__ASSIGNMENT__
Each record below is to be reproduced without any change.

__SOURCE MATERIAL__

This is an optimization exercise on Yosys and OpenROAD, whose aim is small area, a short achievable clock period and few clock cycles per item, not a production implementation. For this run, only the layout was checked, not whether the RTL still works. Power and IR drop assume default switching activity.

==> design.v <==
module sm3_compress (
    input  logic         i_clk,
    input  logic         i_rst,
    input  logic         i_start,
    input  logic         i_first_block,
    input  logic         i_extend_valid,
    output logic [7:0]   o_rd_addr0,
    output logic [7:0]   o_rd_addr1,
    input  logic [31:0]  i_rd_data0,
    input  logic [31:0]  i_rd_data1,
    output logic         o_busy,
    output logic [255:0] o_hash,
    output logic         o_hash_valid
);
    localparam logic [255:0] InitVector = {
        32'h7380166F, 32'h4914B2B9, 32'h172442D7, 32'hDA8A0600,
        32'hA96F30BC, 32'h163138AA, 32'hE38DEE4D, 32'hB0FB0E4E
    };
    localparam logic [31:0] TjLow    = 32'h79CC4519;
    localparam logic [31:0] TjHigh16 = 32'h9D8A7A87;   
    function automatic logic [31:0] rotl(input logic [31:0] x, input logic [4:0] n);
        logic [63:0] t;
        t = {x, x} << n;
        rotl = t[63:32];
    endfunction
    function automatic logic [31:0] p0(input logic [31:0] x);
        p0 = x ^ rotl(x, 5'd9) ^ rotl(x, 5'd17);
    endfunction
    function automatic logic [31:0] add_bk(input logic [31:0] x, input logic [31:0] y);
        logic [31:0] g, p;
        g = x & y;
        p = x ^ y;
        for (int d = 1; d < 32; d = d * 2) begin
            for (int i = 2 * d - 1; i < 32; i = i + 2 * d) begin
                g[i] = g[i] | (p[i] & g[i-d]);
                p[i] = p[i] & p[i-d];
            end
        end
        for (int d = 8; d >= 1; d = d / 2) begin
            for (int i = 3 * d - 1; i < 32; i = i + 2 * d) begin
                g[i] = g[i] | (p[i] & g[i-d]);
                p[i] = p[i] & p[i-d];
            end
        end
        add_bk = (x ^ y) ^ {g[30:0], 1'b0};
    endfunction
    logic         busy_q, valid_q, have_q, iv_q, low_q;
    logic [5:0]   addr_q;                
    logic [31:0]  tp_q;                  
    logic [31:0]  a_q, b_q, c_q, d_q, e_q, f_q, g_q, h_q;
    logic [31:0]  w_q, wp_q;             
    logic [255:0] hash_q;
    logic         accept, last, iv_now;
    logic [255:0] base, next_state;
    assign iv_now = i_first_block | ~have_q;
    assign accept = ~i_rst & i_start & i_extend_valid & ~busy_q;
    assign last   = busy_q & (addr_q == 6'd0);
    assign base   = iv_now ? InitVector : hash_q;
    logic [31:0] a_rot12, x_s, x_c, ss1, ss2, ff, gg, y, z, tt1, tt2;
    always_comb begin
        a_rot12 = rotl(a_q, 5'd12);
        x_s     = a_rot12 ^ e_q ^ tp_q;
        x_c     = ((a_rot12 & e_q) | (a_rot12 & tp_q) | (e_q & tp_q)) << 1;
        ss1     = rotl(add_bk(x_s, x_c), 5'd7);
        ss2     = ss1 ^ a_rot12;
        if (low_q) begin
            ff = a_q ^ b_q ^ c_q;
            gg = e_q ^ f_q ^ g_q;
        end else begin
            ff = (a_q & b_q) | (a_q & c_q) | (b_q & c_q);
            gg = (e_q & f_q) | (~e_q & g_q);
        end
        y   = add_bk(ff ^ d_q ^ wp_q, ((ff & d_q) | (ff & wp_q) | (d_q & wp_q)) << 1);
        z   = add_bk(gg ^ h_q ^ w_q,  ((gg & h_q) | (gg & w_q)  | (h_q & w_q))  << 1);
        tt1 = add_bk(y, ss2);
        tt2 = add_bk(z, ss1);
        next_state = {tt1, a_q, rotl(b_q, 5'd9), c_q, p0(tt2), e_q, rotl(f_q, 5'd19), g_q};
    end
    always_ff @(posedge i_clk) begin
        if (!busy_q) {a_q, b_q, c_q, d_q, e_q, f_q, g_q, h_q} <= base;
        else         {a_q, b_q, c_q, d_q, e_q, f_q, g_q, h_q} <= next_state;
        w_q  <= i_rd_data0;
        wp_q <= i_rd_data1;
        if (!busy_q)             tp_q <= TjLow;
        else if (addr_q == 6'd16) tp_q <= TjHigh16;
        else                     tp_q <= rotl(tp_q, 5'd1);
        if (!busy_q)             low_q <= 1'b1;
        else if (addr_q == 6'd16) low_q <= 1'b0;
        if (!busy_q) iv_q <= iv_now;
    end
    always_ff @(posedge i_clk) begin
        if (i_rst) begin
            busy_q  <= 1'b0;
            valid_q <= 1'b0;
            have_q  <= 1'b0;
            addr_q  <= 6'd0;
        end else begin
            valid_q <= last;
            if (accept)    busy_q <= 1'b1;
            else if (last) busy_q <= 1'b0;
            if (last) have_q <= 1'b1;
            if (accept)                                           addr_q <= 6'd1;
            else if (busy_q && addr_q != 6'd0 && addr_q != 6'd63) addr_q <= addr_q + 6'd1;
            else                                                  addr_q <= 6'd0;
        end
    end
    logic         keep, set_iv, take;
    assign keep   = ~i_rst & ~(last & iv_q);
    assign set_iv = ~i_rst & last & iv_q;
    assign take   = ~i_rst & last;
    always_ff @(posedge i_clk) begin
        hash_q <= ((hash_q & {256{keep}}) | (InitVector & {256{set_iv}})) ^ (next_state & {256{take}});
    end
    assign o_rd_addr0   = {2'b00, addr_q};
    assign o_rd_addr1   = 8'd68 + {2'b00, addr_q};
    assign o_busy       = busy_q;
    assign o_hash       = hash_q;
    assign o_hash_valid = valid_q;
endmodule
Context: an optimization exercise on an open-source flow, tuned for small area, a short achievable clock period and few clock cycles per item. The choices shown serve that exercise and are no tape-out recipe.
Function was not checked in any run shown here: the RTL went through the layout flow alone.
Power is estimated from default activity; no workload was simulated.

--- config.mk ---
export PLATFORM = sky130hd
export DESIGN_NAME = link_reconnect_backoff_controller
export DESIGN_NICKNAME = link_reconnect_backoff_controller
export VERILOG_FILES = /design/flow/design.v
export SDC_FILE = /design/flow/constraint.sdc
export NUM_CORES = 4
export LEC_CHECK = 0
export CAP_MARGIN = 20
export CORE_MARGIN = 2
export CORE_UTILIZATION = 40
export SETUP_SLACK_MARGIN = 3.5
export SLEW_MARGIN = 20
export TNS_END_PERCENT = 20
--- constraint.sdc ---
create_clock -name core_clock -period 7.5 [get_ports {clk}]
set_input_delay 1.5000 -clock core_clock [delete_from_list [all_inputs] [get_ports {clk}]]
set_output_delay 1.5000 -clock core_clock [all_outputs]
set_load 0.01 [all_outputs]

__ANSWER TO THIS PROBLEM__
This is an optimization exercise on Yosys and OpenROAD, whose aim is small area, a short achievable clock period and few clock cycles per item, not a production implementation. For this run, only the layout was checked, not whether the RTL still works. Power and IR drop assume default switching activity.

==> design.v <==
module sm3_compress (
    input  logic         i_clk,
    input  logic         i_rst,
    input  logic         i_start,
    input  logic         i_first_block,
    input  logic         i_extend_valid,
    output logic [7:0]   o_rd_addr0,
    output logic [7:0]   o_rd_addr1,
    input  logic [31:0]  i_rd_data0,
    input  logic [31:0]  i_rd_data1,
    output logic         o_busy,
    output logic [255:0] o_hash,
    output logic         o_hash_valid
);
    localparam logic [255:0] InitVector = {
        32'h7380166F, 32'h4914B2B9, 32'h172442D7, 32'hDA8A0600,
        32'hA96F30BC, 32'h163138AA, 32'hE38DEE4D, 32'hB0FB0E4E
    };
    localparam logic [31:0] TjLow    = 32'h79CC4519;
    localparam logic [31:0] TjHigh16 = 32'h9D8A7A87;   
    function automatic logic [31:0] rotl(input logic [31:0] x, input logic [4:0] n);
        logic [63:0] t;
        t = {x, x} << n;
        rotl = t[63:32];
    endfunction
    function automatic logic [31:0] p0(input logic [31:0] x);
        p0 = x ^ rotl(x, 5'd9) ^ rotl(x, 5'd17);
    endfunction
    function automatic logic [31:0] add_bk(input logic [31:0] x, input logic [31:0] y);
        logic [31:0] g, p;
        g = x & y;
        p = x ^ y;
        for (int d = 1; d < 32; d = d * 2) begin
            for (int i = 2 * d - 1; i < 32; i = i + 2 * d) begin
                g[i] = g[i] | (p[i] & g[i-d]);
                p[i] = p[i] & p[i-d];
            end
        end
        for (int d = 8; d >= 1; d = d / 2) begin
            for (int i = 3 * d - 1; i < 32; i = i + 2 * d) begin
                g[i] = g[i] | (p[i] & g[i-d]);
                p[i] = p[i] & p[i-d];
            end
        end
        add_bk = (x ^ y) ^ {g[30:0], 1'b0};
    endfunction
    logic         busy_q, valid_q, have_q, iv_q, low_q;
    logic [5:0]   addr_q;                
    logic [31:0]  tp_q;                  
    logic [31:0]  a_q, b_q, c_q, d_q, e_q, f_q, g_q, h_q;
    logic [31:0]  w_q, wp_q;             
    logic [255:0] hash_q;
    logic         accept, last, iv_now;
    logic [255:0] base, next_state;
    assign iv_now = i_first_block | ~have_q;
    assign accept = ~i_rst & i_start & i_extend_valid & ~busy_q;
    assign last   = busy_q & (addr_q == 6'd0);
    assign base   = iv_now ? InitVector : hash_q;
    logic [31:0] a_rot12, x_s, x_c, ss1, ss2, ff, gg, y, z, tt1, tt2;
    always_comb begin
        a_rot12 = rotl(a_q, 5'd12);
        x_s     = a_rot12 ^ e_q ^ tp_q;
        x_c     = ((a_rot12 & e_q) | (a_rot12 & tp_q) | (e_q & tp_q)) << 1;
        ss1     = rotl(add_bk(x_s, x_c), 5'd7);
        ss2     = ss1 ^ a_rot12;
        if (low_q) begin
            ff = a_q ^ b_q ^ c_q;
            gg = e_q ^ f_q ^ g_q;
        end else begin
            ff = (a_q & b_q) | (a_q & c_q) | (b_q & c_q);
            gg = (e_q & f_q) | (~e_q & g_q);
        end
        y   = add_bk(ff ^ d_q ^ wp_q, ((ff & d_q) | (ff & wp_q) | (d_q & wp_q)) << 1);
        z   = add_bk(gg ^ h_q ^ w_q,  ((gg & h_q) | (gg & w_q)  | (h_q & w_q))  << 1);
        tt1 = add_bk(y, ss2);
        tt2 = add_bk(z, ss1);
        next_state = {tt1, a_q, rotl(b_q, 5'd9), c_q, p0(tt2), e_q, rotl(f_q, 5'd19), g_q};
    end
    always_ff @(posedge i_clk) begin
        if (!busy_q) {a_q, b_q, c_q, d_q, e_q, f_q, g_q, h_q} <= base;
        else         {a_q, b_q, c_q, d_q, e_q, f_q, g_q, h_q} <= next_state;
        w_q  <= i_rd_data0;
        wp_q <= i_rd_data1;
        if (!busy_q)             tp_q <= TjLow;
        else if (addr_q == 6'd16) tp_q <= TjHigh16;
        else                     tp_q <= rotl(tp_q, 5'd1);
        if (!busy_q)             low_q <= 1'b1;
        else if (addr_q == 6'd16) low_q <= 1'b0;
        if (!busy_q) iv_q <= iv_now;
    end
    always_ff @(posedge i_clk) begin
        if (i_rst) begin
            busy_q  <= 1'b0;
            valid_q <= 1'b0;
            have_q  <= 1'b0;
            addr_q  <= 6'd0;
        end else begin
            valid_q <= last;
            if (accept)    busy_q <= 1'b1;
            else if (last) busy_q <= 1'b0;
            if (last) have_q <= 1'b1;
            if (accept)                                           addr_q <= 6'd1;
            else if (busy_q && addr_q != 6'd0 && addr_q != 6'd63) addr_q <= addr_q + 6'd1;
            else                                                  addr_q <= 6'd0;
        end
    end
    logic         keep, set_iv, take;
    assign keep   = ~i_rst & ~(last & iv_q);
    assign set_iv = ~i_rst & last & iv_q;
    assign take   = ~i_rst & last;
    always_ff @(posedge i_clk) begin
        hash_q <= ((hash_q & {256{keep}}) | (InitVector & {256{set_iv}})) ^ (next_state & {256{take}});
    end
    assign o_rd_addr0   = {2'b00, addr_q};
    assign o_rd_addr1   = 8'd68 + {2'b00, addr_q};
    assign o_busy       = busy_q;
    assign o_hash       = hash_q;
    assign o_hash_valid = valid_q;
endmodule
Context: an optimization exercise on an open-source flow, tuned for small area, a short achievable clock period and few clock cycles per item. The choices shown serve that exercise and are no tape-out recipe.
Function was not checked in any run shown here: the RTL went through the layout flow alone.
Power is estimated from default activity; no workload was simulated.

--- config.mk ---
export PLATFORM = sky130hd
export DESIGN_NAME = link_reconnect_backoff_controller
export DESIGN_NICKNAME = link_reconnect_backoff_controller
export VERILOG_FILES = /design/flow/design.v
export SDC_FILE = /design/flow/constraint.sdc
export NUM_CORES = 4
export LEC_CHECK = 0
export CAP_MARGIN = 20
export CORE_MARGIN = 2
export CORE_UTILIZATION = 40
export SETUP_SLACK_MARGIN = 3.5
export SLEW_MARGIN = 20
export TNS_END_PERCENT = 20
--- constraint.sdc ---
create_clock -name core_clock -period 7.5 [get_ports {clk}]
set_input_delay 1.5000 -clock core_clock [delete_from_list [all_inputs] [get_ports {clk}]]
set_output_delay 1.5000 -clock core_clock [all_outputs]
set_load 0.01 [all_outputs]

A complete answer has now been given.